Image from the film Chappie (Neill Blomkamp) Credits: Flickr / BagoGames

Thousands of scientists specialising in artificial intelligence (IA) have declared their intention not to participate in the development or manufacture of autonomous robots who would be capable of attacking.

Demis Hassabis from Google DeepMind and Elon Musk, chief of SpaceX, are among the 2,400 signatories who have made this pledge, which aims to dissuade military organisation from constructing autonomous lethal weapons, which they believe could pave the way for a new generation of weapons of mass destruction.

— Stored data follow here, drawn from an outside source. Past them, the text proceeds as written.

===== config.mk =====
export PLATFORM = sky130hd
export DESIGN_NAME = multicycle_ctrl
export DESIGN_NICKNAME = d
export VERILOG_FILES = /design/src/rtl/multicycle_ctrl.sv
export SDC_FILE = /design/constraint.sdc
export NUM_CORES = 1
export LEC_CHECK = 0
export BUFFER_PORTS_ARGS = -buffer_cell sky130_fd_sc_hd__buf_2
export CORE_MARGIN = 5
export CORE_UTILIZATION = 45
export CTS_BUF_LIST = sky130_fd_sc_hd__clkbuf_4 sky130_fd_sc_hd__clkbuf_8
export DETAILED_ROUTE_END_ITERATION = 12
export GPL_ROUTABILITY_DRIVEN = 0
export PLACE_DENSITY = 0.84
export SKIP_CTS_REPAIR_TIMING = 1
export SYNTH_ARGS = -nofsm -noshare
export SYNTH_HDL_FRONTEND = slang
export SYNTH_SLANG_ARGS = --single-unit

===== constraint.sdc =====
create_clock -name clk -period 2.2 [get_ports clk]
set_clock_uncertainty 0.2 [all_clocks]
set_input_delay 0.22 -clock clk [delete_from_list [all_inputs] [get_ports clk]]
set_output_delay 0.22 -clock clk [all_outputs]
set_load 0.005 [all_outputs]

===== src/rtl/multicycle_ctrl.sv =====
// Multicycle control FSM for the ARM-subset core: fetch/decode/execute/memory/writeback
// sequencing with memory wait-states, stall timeout fault and STRB byte lanes.
module multicycle_ctrl #(
  parameter bit          MEM_WAIT = 1'b1,
  parameter int unsigned TIMEOUT  = 16
) (
  input  logic        clk,
  input  logic        reset,
  input  logic [31:0] Instr,
  input  logic [3:0]  ALUFlags,
  input  logic [1:0]  addr_lo,
  input  logic        mem_ready,
  output logic [3:0]  StatusRegister,
  output logic        PCWrite,
  output logic        IRWrite,
  output logic        RegWrite,
  output logic        MemWrite,
  output logic        AdrSrc,
  output logic        ALUSrcA,
  output logic [1:0]  ALUSrcB,
  output logic [1:0]  ResultSrc,
  output logic [1:0]  ImmSrc,
  output logic [1:0]  RegSrc,
  output logic [3:0]  ALUControl,
  output logic [3:0]  byteEnable,
  output logic        branch_link,
  output logic        fault,
  output logic [3:0]  state
);

  typedef enum logic [3:0] {
    StFetch  = 4'd0,
    StDecode = 4'd1,
    StMemAdr = 4'd2,
    StMemRd  = 4'd3,
    StMemWb  = 4'd4,
    StMemWr  = 4'd5,
    StExecR  = 4'd6,
    StExecI  = 4'd7,
    StAluWb  = 4'd8,
    StBranch = 4'd9,
    StHalt   = 4'd15
  } state_e;

  localparam logic [15:0] StallLimit = 16'(TIMEOUT - 1);

  state_e      state_q, state_d;
  logic [3:0]  status_q, status_d;
  logic [15:0] stall_q, stall_d;
  logic        fault_q, fault_d;

  logic [1:0] op;
  logic [3:0] cmd, cond;
  logic       imm, s_bit, load, byte_op, up, link;
  logic       flag_n, flag_z, flag_c, flag_v;
  logic       cond_pass, ready, mem_state, arith;
  logic       unused_instr;

  assign cond    = Instr[31:28];
  assign op      = Instr[27:26];
  assign imm     = Instr[25];
  assign cmd     = Instr[24:21];
  assign s_bit   = Instr[20];
  assign load    = Instr[20];
  assign byte_op = Instr[22];
  assign up      = Instr[23];
  assign link    = Instr[24];
  assign unused_instr = ^Instr[19:0];

  assign {flag_n, flag_z, flag_c, flag_v} = status_q;

  always_comb begin
    unique case (cond)
      4'h0: cond_pass = flag_z;
      4'h1: cond_pass = ~flag_z;
      4'h2: cond_pass = flag_c;
      4'h3: cond_pass = ~flag_c;
      4'h4: cond_pass = flag_n;
      4'h5: cond_pass = ~flag_n;
      4'h6: cond_pass = flag_v;
      4'h7: cond_pass = ~flag_v;
      4'h8: cond_pass = flag_c & ~flag_z;
      4'h9: cond_pass = ~flag_c | flag_z;
      4'ha: cond_pass = (flag_n == flag_v);
      4'hb: cond_pass = (flag_n != flag_v);
      4'hc: cond_pass = ~flag_z & (flag_n == flag_v);
      4'hd: cond_pass = flag_z | (flag_n != flag_v);
      4'he: cond_pass = 1'b1;
      4'hf: cond_pass = 1'b0;
    endcase
  end

  // With wait-states disabled every access completes in one cycle.
  assign ready     = mem_ready | ~MEM_WAIT;
  assign mem_state = (state_q == StFetch) || (state_q == StMemRd) || (state_q == StMemWr);
  assign arith     = (cmd inside {[4'b0010 : 4'b0111], 4'b1010, 4'b1011});

  always_comb begin
    state_d  = state_q;
    stall_d  = '0;
    fault_d  = fault_q;
    status_d = status_q;
    unique case (state_q)
      StFetch:  if (ready) state_d = StDecode;
      StDecode: begin
        if (!cond_pass || op == 2'b11) state_d = StFetch;
        else if (op == 2'b01)          state_d = StMemAdr;
        else if (op == 2'b00)          state_d = imm ? StExecI : StExecR;
        else                           state_d = StBranch;
      end
      StMemAdr: state_d = load ? StMemRd : StMemWr;
      StMemRd:  if (ready) state_d = StMemWb;
      StMemWb:  state_d = StFetch;
      StMemWr:  if (ready) state_d = StFetch;
      StExecR, StExecI: begin
        state_d = StAluWb;
        if (s_bit) begin
          status_d[3:2] = ALUFlags[3:2];
          if (arith) status_d[1:0] = ALUFlags[1:0];
        end
      end
      StAluWb:  state_d = StFetch;
      StBranch: state_d = StFetch;
      StHalt:   state_d = StHalt;
      default:  state_d = StFetch;
    endcase
    // A completing access always wins over the timeout.
    if (mem_state && !ready) begin
      if (stall_q >= StallLimit) begin
        state_d = StHalt;
        fault_d = 1'b1;
      end else begin
        stall_d = stall_q + 16'd1;
      end
    end
  end

  always_ff @(posedge clk or negedge reset) begin
    if (!reset) begin
      state_q  <= StFetch;
      status_q <= '0;
      stall_q  <= '0;
      fault_q  <= 1'b0;
    end else begin
      state_q  <= state_d;
      status_q <= status_d;
      stall_q  <= stall_d;
      fault_q  <= fault_d;
    end
  end

  always_comb begin
    PCWrite     = 1'b0;
    IRWrite     = 1'b0;
    RegWrite    = 1'b0;
    MemWrite    = 1'b0;
    AdrSrc      = 1'b0;
    ALUSrcA     = 1'b0;
    ALUSrcB     = 2'b00;
    ResultSrc   = 2'b00;
    ImmSrc      = 2'b00;
    RegSrc      = 2'b00;
    ALUControl  = 4'b0000;
    byteEnable  = 4'b0000;
    branch_link = 1'b0;
    unique case (state_q)
      StFetch: begin
        IRWrite    = ready;
        PCWrite    = ready;
        ALUSrcA    = 1'b1;
        ALUSrcB    = 2'b10;
        ALUControl = 4'b0100;
        ResultSrc  = 2'b10;
      end
      StDecode: begin
        ALUSrcA    = 1'b1;
        ALUSrcB    = 2'b10;
        ALUControl = 4'b0100;
        ResultSrc  = 2'b10;
        RegSrc     = {(op == 2'b01) && !load, op == 2'b10};
      end
      StMemAdr: begin
        ALUSrcB    = 2'b01;
        ImmSrc     = 2'b01;
        ALUControl = up ? 4'b0100 : 4'b0010;
      end
      StMemRd: AdrSrc = 1'b1;
      StMemWb: begin
        AdrSrc    = 1'b1;
        ResultSrc = 2'b01;
        RegWrite  = 1'b1;
      end
      StMemWr: begin
        AdrSrc     = 1'b1;
        MemWrite   = ready;
        byteEnable = byte_op ? (4'b0001 << addr_lo) : 4'b1111;
      end
      StExecR: ALUControl = cmd;
      StExecI: begin
        ALUSrcB    = 2'b01;
        ALUControl = cmd;
      end
      StAluWb: RegWrite = (cmd[3:2] != 2'b10);
      StBranch: begin
        ALUSrcA     = 1'b1;
        ALUSrcB     = 2'b01;
        ImmSrc      = 2'b10;
        ALUControl  = 4'b0100;
        ResultSrc   = 2'b10;
        PCWrite     = 1'b1;
        RegWrite    = link;
        branch_link = link;
      end
      default: ;
    endcase
  end

  assign state          = state_q;
  assign StatusRegister = status_q;
  assign fault          = fault_q;

endmodule


==> results.toml, run 1 <==
[synth]
synth.area.mux_share = 0.07198
ys_seq_elements = 25
yosysUniqueCellTypes = 41
async_reset_ff_frac = 1.000
synth-xor-area-share = 0.03599
syn_area_per_cell_um2 = 8.849
synth_edf_count = 0
synth-simple-area-share = 0.2656
synth_compound_gate_area_share = 0.1405
synth_top_family_by_area = "simple AND/OR/NAND/NOR gates"
ys_seq_area_frac = 0.4284
synth_warnings = 0
synthAdderAreaFrac = 0.008569
syn_inst = 165
syn-cell-area_mm2 = 0.001460
synth_flop_cell = "dfrtp_1"

[timing]
setup_viol = 0
worst_pin_slew_ps = 521.3
fin_ws_ps = 96.36
max_freq_ghz = 0.4754
hold_ws_ps = 33.39
hold_viol = 0
period_share = 0.9562
drv_slew = 0
relSlewSlack = 0.6525
fin_crit_ps = 2104

[layout]
layout_common_cells = "buf_2 (52), dfrtp_1 (21), nor2_1 (18), conb_1 (12), nand3_1 (11)"
antenna_cells = 0
drive_above_1_share = 0.3532
syn2layout_area_growth_pct = 32.39
final.fill_count = 258
multi_input_area_um2 = 835.8
seq_area_um2 = 630.6
finalNetCount = 278
mostFrequentLayoutCell = "buf_2"

[floorplan]
start_util = 0.4744
pin_count = 73
dieWidth_um = 66.96
die_h_um = 66.96
core_mm2 = 0.003078
dieArea_mm2 = 0.004484
rows = 20

[clock_network]
clock_sinks = 25
clk_path_buf_depth = 2
cts_tree = "built"
path_clk_slew_ps = 130
ctsHtreeMaxLevel = 1
numCtsBuffers = 3
worstSkewPairLatency_ps = 310
root_buffer = "clkbuf_4"

[worst_setup_path]
arrival_ps = 1680
crit_path_end_kind = "output pin"
crit_buf_inv = 1
r2r_setup_slack_ps = 370
crit_slowest_cell = "dfrtp_2"
crit_path_max_fanout = 9
critPathMaxStageDelay_ps = 480
cp_cell_sequence = "nand2b_2 > or2_2 > a21oi_1 > buf_2"
critPathTopFamily = "simple AND/OR/NAND/NOR gates"
critPathRequiredTime_ps = 1780
crit_path_start_kind = "register"
critical_path_class = "register to output pin"

[detailed_routing]
num_vias = 1395
drc_errors = 0
drt_iter0_markers = 74
postRouteWirelength_mm = 3.285
wire_per_inst_um = 11.77
postRouteAntennaNets = 0
vias_per_cell = 5.000
firstDrtPassIters = 4

[power_and_ir_drop]
p_int_mw = 0.5860
pwr-share-clk = 0.276
p_leak_nw = 0.9330
combPwrFrac = 0.099
switchingPower_mw = 0.1716
pwr-share-seq = 0.625
p_sw_frac = 0.2265
ir_drop_v = 0.0003212
p_per_area_mw_per_mm2 = 391.9

[global_routing]
grt_pass1_wl_mm = 5.271
grt_pass1_vias = 1239
antenna_found_initial = 0
grt_use_total = 0.1488
grt_max_degree = 26
overflow = 0

[place]
io_buffers = 52
pre_cts_ws_ps = 257.6
hpwl_mm = 2.638

[status]
status = "finished, final reports clean"

[job]
drv_cap = 0

[min_path]
hold_class = "input port to register"
## power groups by stage
stage	clock [mW]	sequential (mW)	combinational (mW)
finish	0.209	0.473	0.0750
global route	0.234	0.475	0.0859
CTS	0.220	0.474	0.0677
detailed placement	0	0.483	0.0676
global placement	0	0.482	0.0655
floorplan	0	0.482	0.0280
## registers in the layout (all words and copies together), names as in the netlist
signal          count
StatusRegister      4
stall_q            16
fault               1
state               4
## Yosys cell counts (2+ instances only)
cell type / instances / share of area
a21boi_0: 2 / 0.010
a21oi_1: 10 / 0.034
a31oi_1: 2 / 0.0086
buf_2: 3 / 0.010
clkbuf_1: 3 / 0.0077
dfrtp_1: 25 / 0.43
inv_1: 9 / 0.023
mux2_2: 4 / 0.031
mux2i_1: 6 / 0.041
nand2_1: 10 / 0.026
nand2b_1: 8 / 0.034
nand3_1: 11 / 0.038
nor2_1: 18 / 0.046
nor2_2: 2 / 0.0086
nor2b_1: 2 / 0.0086
nor3_1: 6 / 0.021
nor4_1: 5 / 0.021
o211ai_1: 4 / 0.021
o21ai_0: 6 / 0.021
o21bai_1: 2 / 0.010
o22ai_1: 2 / 0.0086
or2_2: 2 / 0.0086
xnor2_1: 4 / 0.024
xor2_1: 2 / 0.012
## path summary, 6_finish.rpt
check	from	end	cells after the start
max in group asynchronous	reset	state[1]	2
min in group asynchronous	reset	StatusRegister[1]	2
hold reg to reg	stall_q[0]	stall_q[0]	1
hold / removal	Instr[31]	state[1]	3
setup reg to reg	state[1]	state[0]	6
setup / recovery	state[1]	byteEnable[3]	4
## kinds of logic (layout without fill, tap and decap cells)
| logic type | after synthesis | after routing |
|---|---|---|
| XOR/XNOR | 6 | 6 |
| other | 1 | 12 |
| multiplexers | 10 | 10 |
| buffers and inverters | 16 | 75 |
| AND/OR/NAND/NOR | 73 | 73 |
| adder cells (fa/ha/maj) | 1 | 1 |
| flip-flops | 25 | 25 |
| AO/OA/AOI/OAI | 33 | 33 |
## tightest hold or removal path: cells and delay by family
family | cells | cell delay (ps)
buffers and inverters | 1 | 130
AOI/OAI and AO/OA | 1 | 90
and+or+nand+nor | 1 | 80
## per-stage QoR
step                total power [mW]  setup TNS [ps]    util  cell area [um^2]  std cells
global placement              0.5477               0  0.5841              1798        267
floorplan                     0.5097               0       -              1501        176
detailed placement            0.5503               0  0.5841              1798        267
finish                        0.7576               0  0.6280              1933        279
global route                  0.7949          -22.27  0.6280              1933        279
CTS                           0.7613          -452.1  0.5939              1828        271
## cell type report
type,instances,share of cell area
Timing Repair Buffer,62,0.1799
Tap cell,44,0.02848
Clock buffer,4,0.01553
Inverter,9,0.01748
Sequential cell,25,0.3262
Multi-Input combinational cell,135,0.4324
## layer usage
layer / global-route usage / routed length [um]
met1: 0.1930 / 1483
met2: 0.2512 / 1511
met3: 0.02361 / 290
met4: 0.04810 / 0
met5: 0 / 0
(Power assumes the default switching activity.)
==> inputs of run 2 (changes only) <==
--- a/config.mk
+++ b/config.mk
@@ -7,11 +7,11 @@
 export LEC_CHECK = 0
 export BUFFER_PORTS_ARGS = -buffer_cell sky130_fd_sc_hd__buf_2
 export CORE_MARGIN = 5
-export CORE_UTILIZATION = 45
+export CORE_UTILIZATION = 35
 export CTS_BUF_LIST = sky130_fd_sc_hd__clkbuf_4 sky130_fd_sc_hd__clkbuf_8
 export DETAILED_ROUTE_END_ITERATION = 12
 export GPL_ROUTABILITY_DRIVEN = 0
-export PLACE_DENSITY = 0.84
+export PLACE_DENSITY = 0.69
 export SKIP_CTS_REPAIR_TIMING = 1
 export SYNTH_ARGS = -nofsm -noshare
 export SYNTH_HDL_FRONTEND = slang
==> results.toml, run 2 (synthesis gave the netlist of run 1 again) <==
[floorplan]
die_h_um = 74.59
start_util = 0.3624
rows = 23
dieArea_mm2 = 0.005564
dieWidth_um = 74.59
pin_count = 73
core_mm2 = 0.004029

[worst_setup_path]
cp_cell_sequence = "nand2b_2 > or2_2 > a21oi_1 > buf_2"
crit_path_end_kind = "output pin"
crit_slowest_cell = "dfrtp_1"
crit_path_start_kind = "register"
arrival_ps = 1660
critPathMaxStageDelay_ps = 490
critPathRequiredTime_ps = 1780
crit_path_max_fanout = 10
critical_path_class = "register to output pin"

[place]
io_buffers = 52
placed_area_mm2 = 0.001821
hpwl_mm = 2.634

[timing]
hold_ws_ps = -1.427
rsz0062_at_grt = "false"
drv_slew = 0
worst_pin_slew_ps = 519.2
setup-tns-final_ps = 0
max_freq_ghz = 0.4797
period_share = 0.9476
relSlewSlack = 0.6539
setup_viol = 0
hold_viol = 1
fin_crit_ps = 2085

[clock_network]
cts_tree = "built"
clock_sinks = 25
worstSkewPairLatency_ps = 260
clk_path_buf_depth = 2
ctsHtreeMaxLevel = 1
path_clk_slew_ps = 80
numCtsBuffers = 3
root_buffer = "clkbuf_8"

[detailed_routing]
met1_length_mm = 1.466
postRouteAntennaNets = 0
vias_per_cell = 4.795
topRoutingLayerUsed = "met4"
postRouteWirelength_mm = 3.270
wl_met3_um = 320
wire_per_inst_um = 11.55
wl_met2_mm = 1.468
num_vias = 1357
drt_iter0_markers = 81
firstDrtPassIters = 4
drc_errors = 0

[layout]
layout_common_cells = "buf_2 (52), dfrtp_1 (25), nor2_1 (18), conb_1 (12), nand3_1 (11)"
regMostFlops = "stall_q"
mostFrequentLayoutCell = "buf_2"
antenna_cells = 0
final_core_util = 0.4739
drive_above_1_share = 0.3176
largest_reg_flops = 16
syn2layout_area_growth_pct = 30.76
finalNetCount = 276
fin_area_mm2 = 0.001909

[global_routing]
overflow = 0
grt_pass1_vias = 1235
antenna_found_initial = 0
grt_max_degree = 26
grt_pass1_wl_mm = 5.278
grt_use_total = 0.1191

[job]
drv_cap = 0

[status]
status = "finished with violations"
violations = "negative hold slack"

[power_and_ir_drop]
total_power_mw = 0.8019
p_leak_nw = 0.9211
p_per_area_mw_per_mm2 = 420.0
ir_drop_v = 0.0003474

[min_path]
hold_class = "input port to register"
==> run 2: cell types whose count changed in the layout (fill, tap and decap cells not counted), sizes merged <==
cell,previous run,this run
clkbuf,4,3
buf,57,56
dlygate4sd3,5,4
clkinv,0,1
==> run 2: final cells by class <==
type	count	area, um^2
flip-flops and latches	25	625.6
inverters	9	33.78
clock inverters	1	5.005
fillers	411	2120
multi-input cells	135	810.8
clock buffers	3	41.29
repair buffers	60	330.3
well taps	50	62.56
==> run 2: per-layer routing <==
| layer | vias up | GRT usage |
|---|---|---|
| met3 | 2 | 0.02432 |
| li1 | 698 | - |
| met2 | 39 | 0.1961 |
| met4 | 0 | 0.03953 |
| met1 | 618 | 0.1563 |
| met5 | - | 0 |
==> run 2: report_power, final <==
group	internal [mW]	switching (mW)
Clock	0.126	0.131
Combinational	0.0309	0.0413
Sequential	0.470	0.00269
==> run 2: per-stage QoR <==
stage / hold WS [ps] / setup WS, ps / cells
4_1_cts: -252.7 / 66.60 / 279
6_report: -1.427 / 115.3 / 283
3_3_place_gp: 25.06 / 300.7 / 275
5_1_grt: 5.289 / 0.1473 / 283
3_5_place_dp: 30.57 / 278.2 / 275
2_1_floorplan: -275.6 / 429.9 / 176
==> run 2: path summary, 6_finish.rpt <==
| check | start | endpoint | slack [ps] | cells past startpoint |
|---|---|---|---|---|
| max in group asynchronous | reset | state[3] | 1190 | 2 |
| min in group asynchronous | reset | fault | 260 | 2 |
| hold / removal | ALUFlags[1] | StatusRegister[1] | -1 | 2 |
| setup reg to reg | state[1] | StatusRegister[1] | 270 | 5 |
| setup / recovery | state[1] | byteEnable[2] | 120 | 4 |
| hold reg to reg | stall_q[0] | stall_q[0] | 280 | 1 |
==> run 2: critical path: cells and delay by family, from the launching register on <==
family | cells | cell delay (ps)
AOI/OAI and AO/OA | 1 | 120
DFF | 1 | 490
buffers and inverters | 1 | 130
and+or+nand+nor | 2 | 670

Orchestrated by the Boston-based The Future of Life organisation, the pledge calls on governments to agree on standards, laws and rules that oppose and effectively ban the development of killer robots. In the absence of such measures, the signatories pledge to “neither participate in nor support the development, manufacture, trade, or use of lethal autonomous weapons.”

The activists warn that rapid progress in AI suggests that it is now possible to build sophisticated weapons capable of identifying, following and shooting human targets, without the consent of a human supervisor. For many researchers, giving machines the choice over who lives and who dies is a moral line that armies should not cross, or even approach. British ministers have already declared that Great Britain will not develop autonomous lethal weapons, and that its armed forces will always control their weapons.

“We cannot stop a determined person from building autonomous weapons, just as we cannot stop a determined person from building a chemical weapon,” explained one of the signatories, Toby Walsh, AI professor in the University of New South Wales in Sydney, Australia. “But if we don’t want rogue states or terrorists to have easy access to autonomous weapons, we must ensure they are not sold openly by arms companies.”